Abstract 81P
Background
According to the literature, metastasectomies in colorectal cancer patients (pts) can lead to a significant increase in outcomes. However, the behavior of early-onset CRC (EO-CRC), when subjected to metastasectomy, remains unclear. Clinical and prognostic data on this setting are limited and conflicting. Our study aimed to evaluate clinical, prognostic, and molecular differences in early-onset colorectal cancer (EO-CRC) pts undergoing metastasectomy to identify potentially relevant differences compared to a control group of late-onset CRC (LO-CRC).
Methods
We retrospectively collected data from 1123 metastatic colorectal cancer pts from 5 different Italian Institutions. 673 (59.9%) EO-CRC and 450 (40.1%) LO-CRC. All pts had one or more metastatic sites, molecular profiling available, and underwent at least one line of treatment.

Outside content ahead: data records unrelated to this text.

## config.mk

```make
export PLATFORM = sky130hd
export DESIGN_NAME = sobel_frame_ctrl
export DESIGN_NICKNAME = d
export VERILOG_FILES = /design/src/rtl/sobel_frame_ctrl.sv
export SDC_FILE = /design/constraint.sdc
export NUM_CORES = 1
export LEC_CHECK = 0
export CAP_MARGIN = 30
export CORE_MARGIN = 5
export CORE_UTILIZATION = 34
export DETAILED_ROUTE_END_ITERATION = 8
export HOLD_SLACK_MARGIN = 0.03
export PLACE_DENSITY = 0.5
export SLEW_MARGIN = 40
export SYNTH_ARGS = -nofsm -noshare
export SYNTH_HDL_FRONTEND = slang
export SYNTH_SLANG_ARGS = --single-unit
```

## constraint.sdc

```tcl
create_clock -name clk -period 16.4 [get_ports clk]
set_input_delay 4.92 -clock clk [delete_from_list [all_inputs] [get_ports clk]]
set_output_delay 4.92 -clock clk [all_outputs]
set_load 0.02 [all_outputs]
```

The main objective was to evaluate clinical outcomes for the EO-CRC pts undergoing metastasectomy in comparison to pts included in the control group according to molecular profile.
Results
In the EO-CRC group, median age was 44.1 (20.0-50.9), while 64.4 (51.0-86.2) in the control group. Among EO-CRCs patients, 388 out of 673 (57.6%) underwent metastasectomy, whereas, in LO-CRCs patients, 181 out of 450 (40.2%) had the procedure. In the general population, pts who underwent metastasectomy demonstrated a higher median overall survival mOS compared to those who did not undergo the procedure. Within the metastasectomy group, EO-CRC pts exhibited a lower mOS compared to LO-CRC pts (46.0 vs 60.0 mo, p < 0.0001). Similar results were obtained when evaluating subgroups of RAS-BRAF wild type patients (53.0 vs 81.0 mo, p < 0.0001) and RAS-BRAF mutated patients (42.0 vs 45.0 mo, p < 0.0001).
Conclusions
Although EO-CRC pts seem more likely to undergo surgical resection for metastic disease, our findings suggest a worse overall prognosis for pts with EO-CRC compared to LO-CRC pts. Interestingly, this seems to occur regardless of the molecular status. These observations could have a considerable impact on clinical practice and research. Further investigations will be necessary to better understand the specific clinical and molecular characteristics of this growing group of pts to better define the most appropriate therapeutic strategy.
Legal entity responsible for the study
The authors.
Funding
Has not received any funding.
Disclosure
A. Pretta: Financial Interests, Personal, Speaker’s Bureau: Merck. All other authors have declared no conflicts of interest.